This is an optimization exercise on Yosys and OpenROAD, whose aim is small area, not a production implementation. The RTL was checked by simulation tests, not by an equivalence proof against the original design. No activity file was given, so power comes from the tool's default toggle rates.

**flow/design.v**
```verilog
module mpl115a2_comp (
    input  wire       clk,
    input  wire       cload,    
    input  wire       cinit,
    input  wire       x0,
    input  wire       x1,
    input  wire       x2,
    input  wire       x3,
    output wire       s
);
    reg  [1:0] c;
    wire [1:0] ci  = cload ? {1'b0, cinit} : c;
    wire [2:0] sum = x0 + x1 + x2 + x3 + ci;
    assign s = sum[0];
    always @(posedge clk) c <= sum[2:1];
endmodule
module mpl115a2_seq #(
    parameter [6:0]   P_DEVADDR          = 7'h60,
    parameter integer P_CONV_WAIT_CYCLES = 1000
) (
    input  wire        clk,
    input  wire        rst,
    input  wire        h_valid,
    input  wire        h_write,
    input  wire [7:0]  h_addr,
    input  wire [31:0] h_wdata,
    input  wire [3:0]  h_be,
    output wire [31:0] h_rdata,
    output wire        h_err,
    output wire        req_valid,
    input  wire        req_ready,
    output wire        req_kind,
    output wire [6:0]  req_dev,
    output wire [1:0]  req_wlen,
    output wire [15:0] req_wdata,
    output wire [3:0]  req_rlen,
    input  wire        rsp_valid,
    input  wire        rsp_ok,
    input  wire [63:0] rsp_rdata
);
    localparam integer WAIT_PASSES = (P_CONV_WAIT_CYCLES + 47) / 48;
    localparam [3:0] S_IDLE = 4'd0, S_COEF = 4'd1, S_CONV = 4'd2, S_WAIT = 4'd3,
                     S_ADC  = 4'd4, S_SETWR = 4'd5, S_SYNC = 4'd6, S_CW = 4'd7,
                     S_CH   = 4'd8, S_CM = 4'd9, S_CD = 4'd10, S_CT = 4'd11,
                     S_FIN  = 4'd12;
    localparam [47:0] KA  = 48'd103323 << 9;                      
    localparam [47:0] KP  = 48'd185082;                           
    localparam [47:0] KT0 = 48'd302423 << 18;                     
    localparam [47:0] KT1 = 48'd57429 << 18;                      
    localparam [47:0] KTN = ((48'd1 << 30) - 48'd244994) << 18;   
    reg [3:0]   st;
    reg         req_pend;
    reg [15:0]  a0_raw, b1_raw, b2_raw;
    reg [13:0]  c12_raw;
    reg [9:0]   padc, tadc;
    reg [1:0]   l_addr;
    reg [7:0]   l_data;
    reg         done, valid, overrun;
    reg [2:0]   ekind;
    reg [17:0]  press;
    reg [11:0]  temp;
    reg [5:0]   p;
    reg [4:0]   idx;
    reg [47:0]  A;
    reg [23:0]  B;
    reg         dA, dB, zf;
    wire busy = (st != S_IDLE);
    wire err  = (ekind != 3'd0);
    reg [3:0] errcode, errstage;
    always @(*) begin
        case (ekind)
            3'd1: begin errcode = 4'd4; errstage = 4'd1; end
            3'd2: begin errcode = 4'd3; errstage = 4'd1; end
            3'd3: begin errcode = 4'd1; errstage = 4'd2; end
            3'd4: begin errcode = 4'd2; errstage = 4'd3; end
            3'd5: begin errcode = 4'd1; errstage = 4'd4; end
            3'd6: begin errcode = 4'd2; errstage = 4'd5; end
            default: begin errcode = 4'd0; errstage = 4'd0; end
        endcase
    end
    wire h_legal   = (h_addr[1:0] == 2'b00) && (h_be == 4'b1111);
    wire cmd_write = h_valid && h_write && h_legal && (h_addr == 8'h00);
    reg [31:0] rd_mux;
    always @(*) begin
        case (h_addr)
            8'h04: rd_mux = {16'd0, errstage, errcode, 3'd0, overrun, valid, err, done, busy};
            8'h08: rd_mux = {{14{press[17]}}, press};
            8'h0C: rd_mux = {{20{temp[11]}}, temp};
            8'h10: rd_mux = {25'd0, P_DEVADDR};
            8'h14: rd_mux = {6'd0, tadc, 6'd0, padc};
            8'h18: rd_mux = {b1_raw, a0_raw};
            8'h1C: rd_mux = {2'd0, c12_raw, b2_raw};
            default: rd_mux = 32'd0;
        endcase
    end
    assign h_rdata = h_legal ? rd_mux : 32'd0;
    assign h_err   = !h_legal;
    wire is_measure = (h_wdata == 32'h0000_0001);
    wire is_setreg  = (h_wdata[7:0] == 8'h02) && (h_wdata[31:24] == 8'h00);
    wire [7:0] cmd_addr = h_wdata[15:8];
    wire [7:0] cmd_data = h_wdata[23:16];
    assign req_valid = req_pend;
    assign req_dev   = P_DEVADDR;
    assign req_kind  = (st == S_COEF) || (st == S_ADC);
    assign req_wlen  = req_kind ? 2'd1 : 2'd2;
    assign req_rlen  = (st == S_COEF) ? 4'd8 : (st == S_ADC) ? 4'd4 : 4'd0;
    assign req_wdata = (st == S_COEF)  ? 16'h0004 :
                       (st == S_ADC)   ? 16'h0000 :
                       (st == S_CONV)  ? 16'h0012 :
                                         {l_data, 6'd0, l_addr};
    wire txn_state = (st == S_COEF) || (st == S_CONV) || (st == S_ADC) || (st == S_SETWR);
    wire rsp_take  = rsp_valid && txn_state && !req_pend;
    wire pe = (p == 6'd47);
    wire [4:0] i = idx;
    wire tb_i = (i < 5'd10) ? tadc[i[3:0]] : 1'b0;
    wire pb_i = (i < 5'd10) ? padc[i[3:0]] : 1'b0;
    wire cb_i = (i < 5'd14) ? c12_raw[i[3:0]] : 1'b0;
    wire tb_p = (p < 6'd10) ? tadc[p[3:0]] : 1'b0;
    wire [5:0] j8 = p - 6'd8;
    wire [5:0] j9 = p - 6'd9;
    wire b2_p8 = (p < 6'd8) ? 1'b0 : (j8 > 6'd15) ? b2_raw[15] : b2_raw[j8[3:0]];
    wire b1_p9 = (p < 6'd9) ? 1'b0 : (j9 > 6'd15) ? b1_raw[15] : b1_raw[j9[3:0]];
    wire a0_p9 = (p < 6'd9) ? 1'b0 : (j9 > 6'd15) ? a0_raw[15] : a0_raw[j9[3:0]];
    wire r_first = (st == S_CD) && (idx == 5'd27);
    wire [9:0] R = B[9:0] & {10{~r_first}};
    wire q = R[9] | (A[47] & (&R[8:0]));
    wire tie = zf & (B[9:0] == 10'd0);
    reg x0, x1, x2, x3, cload, cinit, a_in, b_in;
    wire s;
    always @(*) begin
        x0 = 1'b0; x1 = 1'b0; x2 = 1'b0; x3 = 1'b0;
        cload = (p == 6'd0); cinit = 1'b0;
        a_in = s; b_in = B[0];
        case (st)
            S_CW: begin
                x0 = (p == 6'd0 || idx == 5'd9) ? 1'b0 : dB;
                x1 = pb_i & tb_p;
                if (p < 6'd24) b_in = s;
            end
            S_CH: begin
                x0 = (p == 6'd0 || idx == 5'd13) ? 1'b0 : dA;
                x1 = (cb_i & (p < 6'd24) & B[0]) ^ ((idx == 5'd13) & c12_raw[13]);
                cinit = (idx == 5'd13) & c12_raw[13];
                x2 = (tb_i & b2_p8) | ((idx == 5'd10) & KA[p]);
                x3 = (pb_i & b1_p9) | ((idx == 5'd10) & a0_p9);
            end
            S_CM: begin
                x0 = A[0];
                x1 = (idx == 5'd2) ? ((p >= 6'd6) & B[18]) : ((p >= 6'd2) & B[22]);
                b_in = A[0];
            end
            S_CD: begin
                a_in = (p == 6'd0) ? q : dA;
                x0 = (p == 6'd0) ? A[47] : (r_first ? 1'b0 : dB);
                cinit = q;
                if (p < 6'd10) b_in = s;
            end
            S_CT: begin
                if (p < 6'd18) begin
                    x0 = A[0] & ~((p == 6'd0) & tie & (idx == 5'd9));
                    x1 = (idx == 5'd9) & KP[p];
                end else begin
                    cload = (p == 6'd18);
                    x0 = (p == 6'd18 || idx == 5'd9) ? 1'b0 : dA;
                    x1 = (idx == 5'd9) ? (tadc[9] ? KT1[p] : KT0[p]) : (tb_i & KTN[p]);
                end
            end
            default: ;
        endcase
    end
    mpl115a2_comp u_add (
        .clk(clk), .cload(cload), .cinit(cinit),
        .x0(x0), .x1(x1), .x2(x2), .x3(x3), .s(s)
    );
    always @(posedge clk) begin
        A  <= {a_in, A[47:1]};
        B  <= {b_in, B[23:1]};
        dA <= A[0];
        dB <= B[0];
        if (st == S_CM && idx == 5'd0) begin
            if (p == 6'd0)      zf <= ~s;
            else if (p < 6'd20) zf <= zf & ~s;
        end
    end
    always @(posedge clk) begin
        if (rst) begin
            st       <= S_IDLE;
            req_pend <= 1'b0;
            a0_raw   <= 16'd0;
            b1_raw   <= 16'd0;
            b2_raw   <= 16'd0;
            c12_raw  <= 14'd0;
            padc     <= 10'd0;
            tadc     <= 10'd0;
            done     <= 1'b0;
            valid    <= 1'b0;
            overrun  <= 1'b0;
            ekind    <= 3'd0;
            press    <= 18'd0;
            temp     <= 12'd0;
            p        <= 6'd0;
            idx      <= 5'd0;
        end else begin
            p <= pe ? 6'd0 : p + 6'd1;
            if (req_valid && req_ready)
                req_pend <= 1'b0;
            if (cmd_write) begin
                if (busy) begin
                    overrun <= 1'b1;
                end else begin
                    done    <= 1'b0;
                    ekind   <= 3'd0;
                    overrun <= 1'b0;
                    if (is_measure) begin
                        valid    <= 1'b0;
                        st       <= S_COEF;
                        req_pend <= 1'b1;
                    end else if (is_setreg) begin
                        l_addr <= cmd_addr[1:0];
                        l_data <= cmd_data;
                        if (cmd_addr > 8'h02) begin
                            done  <= 1'b1;
                            ekind <= 3'd2;
                        end else begin
                            st       <= S_SETWR;
                            req_pend <= 1'b1;
                        end
                    end else begin
                        done  <= 1'b1;
                        ekind <= 3'd1;
                    end
                end
            end
            case (st)
                S_COEF: if (rsp_take) begin
                    if (rsp_ok) begin
                        a0_raw   <= {rsp_rdata[7:0],   rsp_rdata[15:8]};
                        b1_raw   <= {rsp_rdata[23:16], rsp_rdata[31:24]};
                        b2_raw   <= {rsp_rdata[39:32], rsp_rdata[47:40]};
                        c12_raw  <= {rsp_rdata[55:48], rsp_rdata[63:58]};
                        st       <= S_CONV;
                        req_pend <= 1'b1;
                    end else begin
                        st    <= S_IDLE;
                        done  <= 1'b1;
                        ekind <= 3'd3;
                    end
                end
                S_CONV: if (rsp_take) begin
                    if (rsp_ok) begin
                        st  <= S_WAIT;
                        idx <= WAIT_PASSES[4:0];
                    end else begin
                        st    <= S_IDLE;
                        done  <= 1'b1;
                        ekind <= 3'd4;
                    end
                end
                S_WAIT: if (pe) begin
                    idx <= idx - 5'd1;
                    if (idx == 5'd0) begin
                        st       <= S_ADC;
                        req_pend <= 1'b1;
                    end
                end
                S_ADC: if (rsp_take) begin
                    if (rsp_ok) begin
                        padc <= {rsp_rdata[7:0],   rsp_rdata[15:14]};
                        tadc <= {rsp_rdata[23:16], rsp_rdata[31:30]};
                        st   <= S_SYNC;
                    end else begin
                        st    <= S_IDLE;
                        done  <= 1'b1;
                        ekind <= 3'd5;
                    end
                end
                S_SYNC: if (pe) begin
                    st  <= S_CW;
                    idx <= 5'd9;
                end
                S_CW: if (pe) begin
                    idx <= idx - 5'd1;
                    if (idx == 5'd0) begin st <= S_CH; idx <= 5'd13; end
                end
                S_CH: if (pe) begin
                    idx <= idx - 5'd1;
                    if (idx == 5'd0) begin st <= S_CM; idx <= 5'd2; end
                end
                S_CM: if (pe) begin
                    idx <= idx - 5'd1;
                    if (idx == 5'd0) begin st <= S_CD; idx <= 5'd27; end
                end
                S_CD: if (pe) begin
                    idx <= idx - 5'd1;
                    if (idx == 5'd0) begin st <= S_CT; idx <= 5'd9; end
                end
                S_CT: if (pe) begin
                    idx <= idx - 5'd1;
                    if (idx == 5'd0) st <= S_FIN;
                end
                S_FIN: begin
                    press <= A[17:0];
                    temp  <= A[46:35];
                    valid <= 1'b1;
                    done  <= 1'b1;
                    st    <= S_IDLE;
                end
                S_SETWR: if (rsp_take) begin
                    st   <= S_IDLE;
                    done <= 1'b1;
                    if (!rsp_ok) ekind <= 3'd6;
                end
                default: ;
            endcase
        end
    end
endmodule
```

=-=-=-=-=

(What to work on): The string to find is "ekind"; copy every line of the listing that has it.

(Expected output):
    reg [2:0]   ekind;
    wire err  = (ekind != 3'd0);
        case (ekind)
            ekind    <= 3'd0;
                    ekind   <= 3'd0;
                            ekind <= 3'd2;
                        ekind <= 3'd1;
                        ekind <= 3'd3;
                        ekind <= 3'd4;
                        ekind <= 3'd5;
                    if (!rsp_ok) ekind <= 3'd6;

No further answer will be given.